(Saved entries)
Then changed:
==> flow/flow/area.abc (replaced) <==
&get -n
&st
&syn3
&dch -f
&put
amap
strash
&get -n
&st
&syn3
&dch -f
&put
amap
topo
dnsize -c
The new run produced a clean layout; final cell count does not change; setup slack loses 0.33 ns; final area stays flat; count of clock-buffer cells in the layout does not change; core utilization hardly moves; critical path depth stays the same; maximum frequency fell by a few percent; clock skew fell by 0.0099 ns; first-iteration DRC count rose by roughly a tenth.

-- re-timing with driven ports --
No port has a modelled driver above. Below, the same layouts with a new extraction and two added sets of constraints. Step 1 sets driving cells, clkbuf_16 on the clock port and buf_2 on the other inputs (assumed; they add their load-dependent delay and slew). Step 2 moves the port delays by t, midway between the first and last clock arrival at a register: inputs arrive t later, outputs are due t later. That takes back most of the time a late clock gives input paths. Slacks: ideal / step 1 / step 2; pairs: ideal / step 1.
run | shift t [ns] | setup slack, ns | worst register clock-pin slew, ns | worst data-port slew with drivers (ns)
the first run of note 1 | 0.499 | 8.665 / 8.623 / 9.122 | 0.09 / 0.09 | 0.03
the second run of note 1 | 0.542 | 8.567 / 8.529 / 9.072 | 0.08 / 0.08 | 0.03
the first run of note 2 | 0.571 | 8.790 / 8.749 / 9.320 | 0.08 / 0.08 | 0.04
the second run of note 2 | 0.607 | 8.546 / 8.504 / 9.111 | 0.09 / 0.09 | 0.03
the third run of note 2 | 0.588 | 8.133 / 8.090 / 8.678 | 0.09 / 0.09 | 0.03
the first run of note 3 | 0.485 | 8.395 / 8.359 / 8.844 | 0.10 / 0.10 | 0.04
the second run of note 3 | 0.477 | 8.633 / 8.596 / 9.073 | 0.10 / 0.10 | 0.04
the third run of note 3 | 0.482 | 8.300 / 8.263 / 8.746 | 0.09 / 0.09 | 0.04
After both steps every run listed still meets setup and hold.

---

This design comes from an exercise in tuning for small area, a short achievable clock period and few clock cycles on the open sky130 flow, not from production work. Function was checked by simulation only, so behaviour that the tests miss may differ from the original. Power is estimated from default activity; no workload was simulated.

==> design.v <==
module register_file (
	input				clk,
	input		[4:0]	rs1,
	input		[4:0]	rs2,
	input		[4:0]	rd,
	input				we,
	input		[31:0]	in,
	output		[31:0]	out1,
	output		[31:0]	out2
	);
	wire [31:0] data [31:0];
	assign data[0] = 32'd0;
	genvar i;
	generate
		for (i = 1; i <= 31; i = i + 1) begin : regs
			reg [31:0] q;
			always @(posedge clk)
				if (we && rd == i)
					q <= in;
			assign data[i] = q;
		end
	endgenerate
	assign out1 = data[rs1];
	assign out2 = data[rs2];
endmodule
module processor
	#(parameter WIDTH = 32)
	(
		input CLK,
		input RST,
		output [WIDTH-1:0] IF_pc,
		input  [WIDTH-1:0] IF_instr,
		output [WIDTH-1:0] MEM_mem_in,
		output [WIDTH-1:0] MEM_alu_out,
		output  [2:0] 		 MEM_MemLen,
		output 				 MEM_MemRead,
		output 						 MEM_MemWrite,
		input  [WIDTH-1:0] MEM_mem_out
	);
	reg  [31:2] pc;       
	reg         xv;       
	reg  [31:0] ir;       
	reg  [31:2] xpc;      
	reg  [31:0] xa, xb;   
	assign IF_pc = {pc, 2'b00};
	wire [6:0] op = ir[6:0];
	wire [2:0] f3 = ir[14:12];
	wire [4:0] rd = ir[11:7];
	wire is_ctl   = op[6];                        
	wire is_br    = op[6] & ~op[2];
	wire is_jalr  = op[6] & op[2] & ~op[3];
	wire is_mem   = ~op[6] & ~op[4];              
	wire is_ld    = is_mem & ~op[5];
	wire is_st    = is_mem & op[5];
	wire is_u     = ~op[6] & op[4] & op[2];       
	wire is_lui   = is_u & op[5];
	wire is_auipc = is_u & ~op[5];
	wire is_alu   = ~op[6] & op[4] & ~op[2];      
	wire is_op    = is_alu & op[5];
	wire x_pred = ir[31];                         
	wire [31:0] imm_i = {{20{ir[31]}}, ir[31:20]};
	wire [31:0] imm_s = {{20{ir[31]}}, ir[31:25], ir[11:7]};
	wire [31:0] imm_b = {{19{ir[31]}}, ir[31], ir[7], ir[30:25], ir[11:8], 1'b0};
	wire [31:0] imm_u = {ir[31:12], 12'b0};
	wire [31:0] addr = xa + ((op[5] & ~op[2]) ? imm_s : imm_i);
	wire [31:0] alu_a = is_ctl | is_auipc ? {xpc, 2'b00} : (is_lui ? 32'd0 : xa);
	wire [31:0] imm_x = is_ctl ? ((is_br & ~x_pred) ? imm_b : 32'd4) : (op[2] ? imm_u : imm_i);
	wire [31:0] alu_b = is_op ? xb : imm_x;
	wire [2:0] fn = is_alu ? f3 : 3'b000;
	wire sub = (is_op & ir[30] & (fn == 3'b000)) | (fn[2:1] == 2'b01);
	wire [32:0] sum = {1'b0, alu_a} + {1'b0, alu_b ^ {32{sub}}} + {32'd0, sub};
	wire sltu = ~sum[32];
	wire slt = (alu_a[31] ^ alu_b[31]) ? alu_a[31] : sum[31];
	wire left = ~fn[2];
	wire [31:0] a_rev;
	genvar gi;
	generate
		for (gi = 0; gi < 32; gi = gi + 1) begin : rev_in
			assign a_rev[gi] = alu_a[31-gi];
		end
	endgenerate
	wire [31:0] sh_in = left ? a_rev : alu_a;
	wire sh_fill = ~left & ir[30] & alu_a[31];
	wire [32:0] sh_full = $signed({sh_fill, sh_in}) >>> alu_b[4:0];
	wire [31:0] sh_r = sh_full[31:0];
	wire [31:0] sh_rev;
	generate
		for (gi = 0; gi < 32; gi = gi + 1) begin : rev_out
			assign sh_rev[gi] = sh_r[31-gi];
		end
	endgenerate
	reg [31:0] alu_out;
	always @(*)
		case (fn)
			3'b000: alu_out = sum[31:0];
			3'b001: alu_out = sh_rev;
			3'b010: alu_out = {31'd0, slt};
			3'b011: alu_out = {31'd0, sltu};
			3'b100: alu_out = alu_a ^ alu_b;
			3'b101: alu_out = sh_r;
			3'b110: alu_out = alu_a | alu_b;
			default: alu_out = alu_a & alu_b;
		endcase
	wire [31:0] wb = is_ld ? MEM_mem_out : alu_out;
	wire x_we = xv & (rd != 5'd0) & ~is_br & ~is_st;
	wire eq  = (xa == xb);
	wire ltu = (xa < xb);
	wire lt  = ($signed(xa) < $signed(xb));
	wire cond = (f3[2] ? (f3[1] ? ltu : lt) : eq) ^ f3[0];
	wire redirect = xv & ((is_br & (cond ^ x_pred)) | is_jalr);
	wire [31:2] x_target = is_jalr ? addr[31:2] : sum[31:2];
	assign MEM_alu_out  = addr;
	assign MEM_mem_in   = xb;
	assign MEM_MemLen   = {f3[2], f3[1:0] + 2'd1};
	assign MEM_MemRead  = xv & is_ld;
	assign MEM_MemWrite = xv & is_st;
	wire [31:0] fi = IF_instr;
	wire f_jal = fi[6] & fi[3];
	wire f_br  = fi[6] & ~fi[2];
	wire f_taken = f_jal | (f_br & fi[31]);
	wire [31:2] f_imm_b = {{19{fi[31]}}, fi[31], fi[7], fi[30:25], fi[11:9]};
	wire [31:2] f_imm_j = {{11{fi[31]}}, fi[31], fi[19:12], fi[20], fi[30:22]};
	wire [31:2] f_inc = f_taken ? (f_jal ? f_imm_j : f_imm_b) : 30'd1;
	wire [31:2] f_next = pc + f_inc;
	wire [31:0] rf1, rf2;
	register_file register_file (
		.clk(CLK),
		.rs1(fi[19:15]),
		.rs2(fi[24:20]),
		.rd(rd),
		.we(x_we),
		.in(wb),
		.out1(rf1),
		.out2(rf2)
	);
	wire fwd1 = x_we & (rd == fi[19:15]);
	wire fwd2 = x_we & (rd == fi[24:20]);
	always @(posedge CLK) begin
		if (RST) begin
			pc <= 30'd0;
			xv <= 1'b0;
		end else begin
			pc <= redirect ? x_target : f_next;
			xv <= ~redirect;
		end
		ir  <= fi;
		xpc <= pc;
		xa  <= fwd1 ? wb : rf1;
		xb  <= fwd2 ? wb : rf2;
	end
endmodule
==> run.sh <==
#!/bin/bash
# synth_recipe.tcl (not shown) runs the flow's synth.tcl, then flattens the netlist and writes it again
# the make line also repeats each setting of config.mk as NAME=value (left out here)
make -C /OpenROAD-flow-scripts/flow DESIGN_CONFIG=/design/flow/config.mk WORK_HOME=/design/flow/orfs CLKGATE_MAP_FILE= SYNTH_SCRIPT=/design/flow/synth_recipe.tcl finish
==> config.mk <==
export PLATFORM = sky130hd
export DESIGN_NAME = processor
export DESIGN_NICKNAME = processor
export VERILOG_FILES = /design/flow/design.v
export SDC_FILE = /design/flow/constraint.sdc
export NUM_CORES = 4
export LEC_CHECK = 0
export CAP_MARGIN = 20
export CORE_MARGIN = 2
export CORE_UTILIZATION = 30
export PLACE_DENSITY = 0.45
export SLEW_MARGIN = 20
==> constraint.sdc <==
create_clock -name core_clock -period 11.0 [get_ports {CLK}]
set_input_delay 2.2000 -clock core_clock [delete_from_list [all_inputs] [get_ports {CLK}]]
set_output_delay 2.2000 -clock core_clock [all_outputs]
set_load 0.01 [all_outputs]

_PROBLEM DESCRIPTION_. Only those lines of the entries above that run from the line containing "the second run of note 1" to the line containing "the second run of note 2", both included, should be transcribed exactly.

_EXERCISE ANSWER_.
the second run of note 1 | 0.542 | 8.567 / 8.529 / 9.072 | 0.08 / 0.08 | 0.03
the first run of note 2 | 0.571 | 8.790 / 8.749 / 9.320 | 0.08 / 0.08 | 0.04
the second run of note 2 | 0.607 | 8.546 / 8.504 / 9.111 | 0.09 / 0.09 | 0.03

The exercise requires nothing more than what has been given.